AVAILABLE DATA

File: src/rtl/afifo_rd_ctrl.sv
// Read-domain half of an asynchronous FIFO: write-pointer synchronizer, read pointers,
// empty/almost-empty/fill flags and a one-entry valid/ready output register.
module afifo_rd_ctrl #(
    parameter int DATASIZE  = 8,
    parameter int ADDRSIZE  = 4,
    parameter int AEMPTY_TH = 1
) (
    input  logic                rclk,
    input  logic                rrst_n,
    input  logic [ADDRSIZE:0]   wptr,
    input  logic [DATASIZE-1:0] mem_rdata,
    output logic [ADDRSIZE-1:0] raddr,
    output logic [ADDRSIZE:0]   rptr,
    output logic                rempty,
    output logic                raempty,
    output logic [ADDRSIZE:0]   rfill,
    output logic                rvalid,
    input  logic                rready,
    output logic [DATASIZE-1:0] rdata
);

    localparam int PW = ADDRSIZE + 1;

    logic [PW-1:0]       rbin_reg;
    logic [PW-1:0]       rptr_reg;
    logic [PW-1:0]       rq1_wptr_reg;
    logic [PW-1:0]       rq2_wptr_reg;
    logic [PW-1:0]       rfill_reg;
    logic                rempty_reg;
    logic                raempty_reg;
    logic                rvalid_reg;
    logic [DATASIZE-1:0] rdata_reg;

    logic                pop;
    logic [PW-1:0]       rbin_next;
    logic [PW-1:0]       rgray_next;
    logic [PW-1:0]       wbin_s;
    logic [PW-1:0]       rfill_next;
    logic                rempty_next;
    logic                raempty_next;
    logic                rvalid_next;
    logic [DATASIZE-1:0] rdata_next;

    // Gray-to-binary: each binary bit is the XOR of all Gray bits at or above it.
    genvar gi;
    generate
        for (gi = 0; gi < PW; gi++) begin : g_gray2bin
            assign wbin_s[gi] = ^rq2_wptr_reg[PW-1:gi];
        end
    endgenerate

    always_comb begin
        pop          = !rempty_reg && (!rvalid_reg || rready);
        rbin_next    = rbin_reg + PW'(pop);
        rgray_next   = rbin_next ^ (rbin_next >> 1);
        // Modular difference naturally yields DEPTH when the pointers differ only in the MSB.
        rfill_next   = wbin_s - rbin_next;
        rempty_next  = (rgray_next == rq2_wptr_reg);
        raempty_next = (rfill_next <= PW'(AEMPTY_TH));
    end

    // The output register reloads on every pop, so a simultaneous drain and refill has no bubble.
    always_comb begin
        rvalid_next = rvalid_reg;
        rdata_next  = rdata_reg;
        if (pop) begin
            rvalid_next = 1'b1;
            rdata_next  = mem_rdata;
        end else if (rvalid_reg && rready) begin
            rvalid_next = 1'b0;
        end
    end

    always_ff @(posedge rclk) begin
        if (!rrst_n) begin
            rbin_reg     <= '0;
            rptr_reg     <= '0;
            rq1_wptr_reg <= '0;
            rq2_wptr_reg <= '0;
            rfill_reg    <= '0;
            rempty_reg   <= 1'b1;
            raempty_reg  <= 1'b1;
            rvalid_reg   <= 1'b0;
            rdata_reg    <= '0;
        end else begin
            rq1_wptr_reg <= wptr;
            rq2_wptr_reg <= rq1_wptr_reg;
            rbin_reg     <= rbin_next;
            rptr_reg     <= rgray_next;
            rfill_reg    <= rfill_next;
            rempty_reg   <= rempty_next;
            raempty_reg  <= raempty_next;
            rvalid_reg   <= rvalid_next;
            rdata_reg    <= rdata_next;
        end
    end

    always_comb begin
        raddr   = rbin_reg[ADDRSIZE-1:0];
        rptr    = rptr_reg;
        rempty  = rempty_reg;
        raempty = raempty_reg;
        rfill   = rfill_reg;
        rvalid  = rvalid_reg;
        rdata   = rdata_reg;
    end

endmodule
$ cat config.mk
export PLATFORM = sky130hd
export DESIGN_NAME = vscale_tohost_monitor
export DESIGN_NICKNAME = d
export VERILOG_FILES = /design/src/rtl/vscale_tohost_pkg.sv /design/src/rtl/vscale_tohost_fifo.sv /design/src/rtl/vscale_tohost_monitor.sv
export SDC_FILE = /design/constraint.sdc
export NUM_CORES = 1
export LEC_CHECK = 0
export BUFFER_PORTS_ARGS = -buffer_cell sky130_fd_sc_hd__buf_2
export CAP_MARGIN = 20
export CORE_MARGIN = 2
export CORE_UTILIZATION = 35
export CTS_CLUSTER_DIAMETER = 200
export DETAILED_ROUTE_END_ITERATION = 12
export PLACE_DENSITY = 0.58
export SLEW_MARGIN = 40
export SYNTH_ARGS = -nofsm -noshare
export SYNTH_HDL_FRONTEND = slang
export SYNTH_HIERARCHICAL = 1
export SYNTH_SLANG_ARGS = --single-unit
$ cat constraint.sdc
create_clock -name clk -period 6.3 [get_ports clk]
set_input_delay 1.26 -clock clk [delete_from_list [all_inputs] [get_ports clk]]
set_output_delay 1.26 -clock clk [all_outputs]
set_load 0.01 [all_outputs]
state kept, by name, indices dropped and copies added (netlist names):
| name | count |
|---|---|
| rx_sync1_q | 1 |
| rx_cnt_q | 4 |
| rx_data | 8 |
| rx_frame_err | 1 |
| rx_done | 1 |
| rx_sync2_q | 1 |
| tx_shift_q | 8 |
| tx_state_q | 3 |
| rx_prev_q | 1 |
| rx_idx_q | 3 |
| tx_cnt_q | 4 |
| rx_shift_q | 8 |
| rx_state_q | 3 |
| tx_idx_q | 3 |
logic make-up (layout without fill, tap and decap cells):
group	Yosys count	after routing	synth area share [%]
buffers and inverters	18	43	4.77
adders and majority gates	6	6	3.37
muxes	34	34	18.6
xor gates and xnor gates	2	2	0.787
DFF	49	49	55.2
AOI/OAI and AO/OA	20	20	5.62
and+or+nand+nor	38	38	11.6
===== config.mk =====
export PLATFORM = sky130hd
export DESIGN_NAME = fetch_queue
export DESIGN_NICKNAME = d
export VERILOG_FILES = /design/src/rtl/fetch_queue.sv
export SDC_FILE = /design/constraint.sdc
export NUM_CORES = 1
export LEC_CHECK = 0
export ABC_CLOCK_PERIOD_IN_PS = 3790
export CAP_MARGIN = 20
export CORE_ASPECT_RATIO = 1.75
export CORE_MARGIN = 2
export CORE_UTILIZATION = 55
export CTS_CLUSTER_SIZE = 20
export DETAILED_ROUTE_END_ITERATION = 10
export PLACE_DENSITY = 0.79
export SLEW_MARGIN = 40
export SYNTH_ARGS = -nofsm -noshare
export SYNTH_HDL_FRONTEND = slang
export SYNTH_SLANG_ARGS = --single-unit

===== constraint.sdc =====
create_clock -name clk -period 3.79 [get_ports clk]
set_clock_uncertainty 0.05 [all_clocks]
set_input_delay 0.9475 -clock clk [delete_from_list [all_inputs] [get_ports clk]]
set_output_delay 0.9475 -clock clk [all_outputs]
set_load 0.02 [all_outputs]

===== src/rtl/fetch_queue.sv =====
// Fetch-side instruction buffer between the PC register and Decode.
// Tags address errors on entry and drops all contents on flush.
module fetch_queue #(
  parameter int unsigned DEPTH    = 4,
  parameter logic [31:0] RESET_PC = 32'h0000_3000,
  parameter logic [31:0] PC_LO    = 32'h0000_3000,
  parameter logic [31:0] PC_HI    = 32'h0000_6FFF
) (
  input  logic                       clk,
  input  logic                       reset,
  input  logic                       in_valid,
  input  logic [31:0]                in_pc,
  input  logic [31:0]                in_instr,
  input  logic                       in_bd,
  output logic                       in_ready,
  input  logic                       flush,
  output logic                       out_valid,
  input  logic                       out_ready,
  output logic [31:0]                out_pc,
  output logic [31:0]                out_instr,
  output logic [4:0]                 out_exc,
  output logic                       out_bd,
  output logic [$clog2(DEPTH+1)-1:0] count
);

  localparam int unsigned PTR_W   = $clog2(DEPTH);
  localparam int unsigned CNT_W   = $clog2(DEPTH + 1);
  localparam logic [4:0]  EXC_ADEL = 5'd4;

  typedef struct packed {
    logic [31:0] pc;
    logic [31:0] instr;
    logic [4:0]  exc;
    logic        bd;
  } entry_t;

  entry_t           mem_q [DEPTH];
  logic [PTR_W-1:0] wr_ptr_q, wr_ptr_d;
  logic [PTR_W-1:0] rd_ptr_q, rd_ptr_d;
  logic [CNT_W-1:0] count_q, count_d;

  logic   push_c, pop_c, addr_err_c;
  entry_t wr_entry_c, head_c;

  assign in_ready  = (count_q != CNT_W'(DEPTH));
  assign out_valid = (count_q != '0);
  assign count     = count_q;

  assign push_c = in_valid & in_ready & ~flush;
  assign pop_c  = out_valid & out_ready & ~flush;

  // Misaligned or out-of-window fetches become AdEL with a zeroed instruction.
  assign addr_err_c = (in_pc[1:0] != 2'b00) || (in_pc < PC_LO) || (in_pc > PC_HI);

  always_comb begin
    wr_entry_c.pc    = in_pc;
    wr_entry_c.bd    = in_bd;
    wr_entry_c.instr = in_instr;
    wr_entry_c.exc   = 5'd0;
    if (addr_err_c) begin
      wr_entry_c.instr = 32'd0;
      wr_entry_c.exc   = EXC_ADEL;
    end
  end

  always_comb begin
    wr_ptr_d = wr_ptr_q;
    rd_ptr_d = rd_ptr_q;
    count_d  = count_q;
    if (flush) begin
      count_d  = '0;
      rd_ptr_d = wr_ptr_q;
    end else begin
      if (push_c) wr_ptr_d = wr_ptr_q + PTR_W'(1);
      if (pop_c)  rd_ptr_d = rd_ptr_q + PTR_W'(1);
      if (push_c && !pop_c)      count_d = count_q + CNT_W'(1);
      else if (pop_c && !push_c) count_d = count_q - CNT_W'(1);
    end
  end

  always_ff @(posedge clk or negedge reset) begin
    if (!reset) begin
      wr_ptr_q <= '0;
      rd_ptr_q <= '0;
      count_q  <= '0;
    end else begin
      wr_ptr_q <= wr_ptr_d;
      rd_ptr_q <= rd_ptr_d;
      count_q  <= count_d;
    end
  end

  // Slot payload needs no reset; occupancy alone decides what is visible.
  always_ff @(posedge clk) begin
    if (push_c) mem_q[wr_ptr_q] <= wr_entry_c;
  end

  assign head_c = mem_q[rd_ptr_q];

  always_comb begin
    out_pc    = RESET_PC;
    out_instr = 32'd0;
    out_exc   = 5'd0;
    out_bd    = 1'b0;
    if (out_valid) begin
      out_pc    = head_c.pc;
      out_instr = head_c.instr;
      out_exc   = head_c.exc;
      out_bd    = head_c.bd;
    end
  end

endmodule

TASK STATEMENT
Could you transcribe the entries exactly, from the first line through the line containing "or above it.", and give nothing more?

ANSWER SPACE
File: src/rtl/afifo_rd_ctrl.sv
// Read-domain half of an asynchronous FIFO: write-pointer synchronizer, read pointers,
// empty/almost-empty/fill flags and a one-entry valid/ready output register.
module afifo_rd_ctrl #(
    parameter int DATASIZE  = 8,
    parameter int ADDRSIZE  = 4,
    parameter int AEMPTY_TH = 1
) (
    input  logic                rclk,
    input  logic                rrst_n,
    input  logic [ADDRSIZE:0]   wptr,
    input  logic [DATASIZE-1:0] mem_rdata,
    output logic [ADDRSIZE-1:0] raddr,
    output logic [ADDRSIZE:0]   rptr,
    output logic                rempty,
    output logic                raempty,
    output logic [ADDRSIZE:0]   rfill,
    output logic                rvalid,
    input  logic                rready,
    output logic [DATASIZE-1:0] rdata
);

    localparam int PW = ADDRSIZE + 1;

    logic [PW-1:0]       rbin_reg;
    logic [PW-1:0]       rptr_reg;
    logic [PW-1:0]       rq1_wptr_reg;
    logic [PW-1:0]       rq2_wptr_reg;
    logic [PW-1:0]       rfill_reg;
    logic                rempty_reg;
    logic                raempty_reg;
    logic                rvalid_reg;
    logic [DATASIZE-1:0] rdata_reg;

    logic                pop;
    logic [PW-1:0]       rbin_next;
    logic [PW-1:0]       rgray_next;
    logic [PW-1:0]       wbin_s;
    logic [PW-1:0]       rfill_next;
    logic                rempty_next;
    logic                raempty_next;
    logic                rvalid_next;
    logic [DATASIZE-1:0] rdata_next;

    // Gray-to-binary: each binary bit is the XOR of all Gray bits at or above it.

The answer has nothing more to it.